Pirjo thought it was a good thing that she was the one in charge of these requests. If Atu had seen it, his curiosity and libido would’ve been awoken. She knew his weaknesses better than anyone. So no, she simply couldn’t allow this woman to come to the Nature Absorption Academy or the consequences would be impossible to control.
She looked at her watch and thought the whole thing through. In an hour the woman would be standing with all her talents and firm flesh at Kalmar Central Station expecting Pirjo to simply bow out.
But that was where she was mistaken.
Pirjo decided to improvise; that’s what she was good at.
Everything would be fine.
* * *
She took her scooter from the area in front of the wooden pier.
She stood for a moment and watched the weathered planks out in the water with the seaweed dancing around the bottom of the poles. What could be more peaceful than that, and yet it had uncomfortable associations for her. It wasn’t the first time Pirjo had had serious threats to her existence hanging over her head, and last time it had ended here.
She’d quarreled with one of the female disciples who she realized had become a dangerous rival. It had resulted in shouting, pushing, and slapping that had become gradually harder. For some weeks the woman had become a permanent fixture in Atu’s quarters, and ever so slowly had begun to agitate to take over some of Pirjo’s responsibilities; she’d felt it.
So right there she overstepped a boundary from which there was no turning back.
Strictly speaking, the upshot of that confrontation was an accident, but ending as it had, it was nevertheless the best thing that could have happened.
That was all a good few years ago, and now it was the turn of this Wanda Phinn.
Pirjo looked up at the academy and chose the gravel path that went around the buildings through the plantation. It was a longer route than the more direct road up to the highway, but this path was secluded, so no one from the academy would know which road she’d taken or when.
If somebody asked her later where she’d been, she would say that she’d taken a drive north to clear her head and give herself space to think. That she was in the process of developing some new ideas for her telephone line and just needed to get them in order.
It was important that her absence was understandable and believable, and as long as she could avoid mentioning Wanda Phinn to anyone, then she wouldn’t exist in anyone’s consciousness but her own.
When today was behind her, and she’d neutralized and eliminated this woman, then the time would be right for Malena’s turn.
She hadn’t yet worked out how she would even the score with that
woman without Atu needing to know about it, but if it didn’t happen relatively quickly, it could develop into a nasty affair.
—
The journey had first really begun for Wanda when she boarded the train in Copenhagen. The flight had been as flights are prone to be, but this final leg of the journey by train through landscapes unlike any she had ever seen before felt like a fairy tale. The language alone was like that in the world of the sagas: magical, exciting, and from a vanished past.

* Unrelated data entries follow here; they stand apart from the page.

[src/rtl/seq_unsigned_divider.sv]
// Iterative radix-2 restoring unsigned divider.
// Divides a 2*WORD_SIZE-bit dividend by a WORD_SIZE-bit divisor, one quotient
// bit per clock, with valid/ready handshakes on the operand and result sides.
//
//   state  | meaning
//   -------+--------------------------------------------------------------
//   S_IDLE | waiting for operands, in_ready=1
//   S_CALC | shifting/subtracting, one quotient bit per cycle
//   S_DONE | result presented, out_valid=1 until the consumer takes it
module seq_unsigned_divider #(
  parameter int WORD_SIZE = 23
) (
  input  logic                     clk,
  input  logic                     rst_n,
  input  logic                     in_valid,
  output logic                     in_ready,
  input  logic [2*WORD_SIZE-1:0]   dividend,
  input  logic [WORD_SIZE-1:0]     divisor,
  output logic                     out_valid,
  input  logic                     out_ready,
  output logic [WORD_SIZE-1:0]     quotient,
  output logic [WORD_SIZE-1:0]     remainder,
  output logic                     div_zero,
  output logic                     overflow
);

  localparam int W  = WORD_SIZE;
  localparam int CW = $clog2(WORD_SIZE + 1);

  typedef enum logic [1:0] {
    S_IDLE = 2'd0,
    S_CALC = 2'd1,
    S_DONE = 2'd2
  } state_t;

  state_t         r_state;
  state_t         w_state_next;

  logic [W-1:0]   r_rem;
  logic [W-1:0]   r_quo;
  logic [W-1:0]   r_dvs;
  logic [CW-1:0]  r_cnt;

  logic [W-1:0]   w_hi;
  logic [W-1:0]   w_lo;
  logic           w_div_zero;
  logic           w_overflow;
  logic [W:0]     w_t;
  logic           w_ge;
  logic [W-1:0]   w_rem_next;
  logic [W-1:0]   w_quo_next;
  logic           w_last;

  assign w_hi       = dividend[2*W-1:W];
  assign w_lo       = dividend[W-1:0];
  assign w_div_zero = (divisor == '0);
  assign w_overflow = (w_hi >= divisor);

  // The partial remainder stays below the divisor, so W+1 bits hold the shifted value;
  // the difference always fits back into W bits, so the top bit can be dropped.
  assign w_t        = {r_rem, r_quo[W-1]};
  assign w_ge       = (w_t >= {1'b0, r_dvs});
  assign w_rem_next = w_ge ? (w_t[W-1:0] - r_dvs) : w_t[W-1:0];
  assign w_quo_next = {r_quo[W-2:0], w_ge};
  assign w_last     = (r_cnt == CW'(1));

  // State register
  always_ff @(posedge clk) begin
    if (!rst_n) r_state <= S_IDLE;
    else        r_state <= w_state_next;
  end

  // Next-state and handshake outputs
  always_comb begin
    w_state_next = r_state;
    in_ready     = 1'b0;
    out_valid    = 1'b0;
    case (r_state)
      S_IDLE: begin
        in_ready = 1'b1;
        if (in_valid) begin
          if (w_div_zero || w_overflow) w_state_next = S_DONE;
          else                          w_state_next = S_CALC;
        end
      end
      S_CALC: begin
        if (w_last) w_state_next = S_DONE;
      end
      S_DONE: begin
        out_valid = 1'b1;
        if (out_ready) w_state_next = S_IDLE;
      end
      default: w_state_next = S_IDLE;
    endcase
  end

  // Operand capture, iteration datapath and result registers
  always_ff @(posedge clk) begin
    if (!rst_n) begin
      r_rem     <= '0;
      r_quo     <= '0;
      r_dvs     <= '0;
      r_cnt     <= '0;
      quotient  <= '0;
      remainder <= '0;
      div_zero  <= 1'b0;
      overflow  <= 1'b0;
    end else if (r_state == S_IDLE && in_valid) begin
      if (w_div_zero) begin
        quotient  <= '1;
        remainder <= '0;
        div_zero  <= 1'b1;
        overflow  <= 1'b0;
      end else if (w_overflow) begin
        quotient  <= '1;
        remainder <= '0;
        div_zero  <= 1'b0;
        overflow  <= 1'b1;
      end else begin
        r_rem <= w_hi;
        r_quo <= w_lo;
        r_dvs <= divisor;
        r_cnt <= CW'(WORD_SIZE);
      end
    end else if (r_state == S_CALC) begin
      r_rem <= w_rem_next;
      r_quo <= w_quo_next;
      r_cnt <= r_cnt - CW'(1);
      if (w_last) begin
        quotient  <= w_quo_next;
        remainder <= w_rem_next;
        div_zero  <= 1'b0;
        overflow  <= 1'b0;
      end
    end
  end

endmodule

She saw extensive flat areas of farmland, broken by bedrock and mile-long dry stone walls that had seemingly been built and repaired since the dawn of time. And then suddenly red wooden houses and endless pine forests. Here, in this strange and wondrous Swedish peasant country, she’d find her kingdom and her throne. Here she’d be able to escape herself and her past and live with Atu for the rest of her life. She was more certain of this than anything else in the world.
And Wanda was well prepared. Since she hadn’t been invited, she had to anticipate resistance and reluctance that could drag things out. But if that was the case, she had no intention of backing out, even if she met with point-blank refusal. She had announced the time of her arrival in yet another e-mail and if there was someone to meet her at the station, then good. If there wasn’t, she’d booked a hotel and had enough money to last several weeks. She was certain to get her audience then; she was sure of it.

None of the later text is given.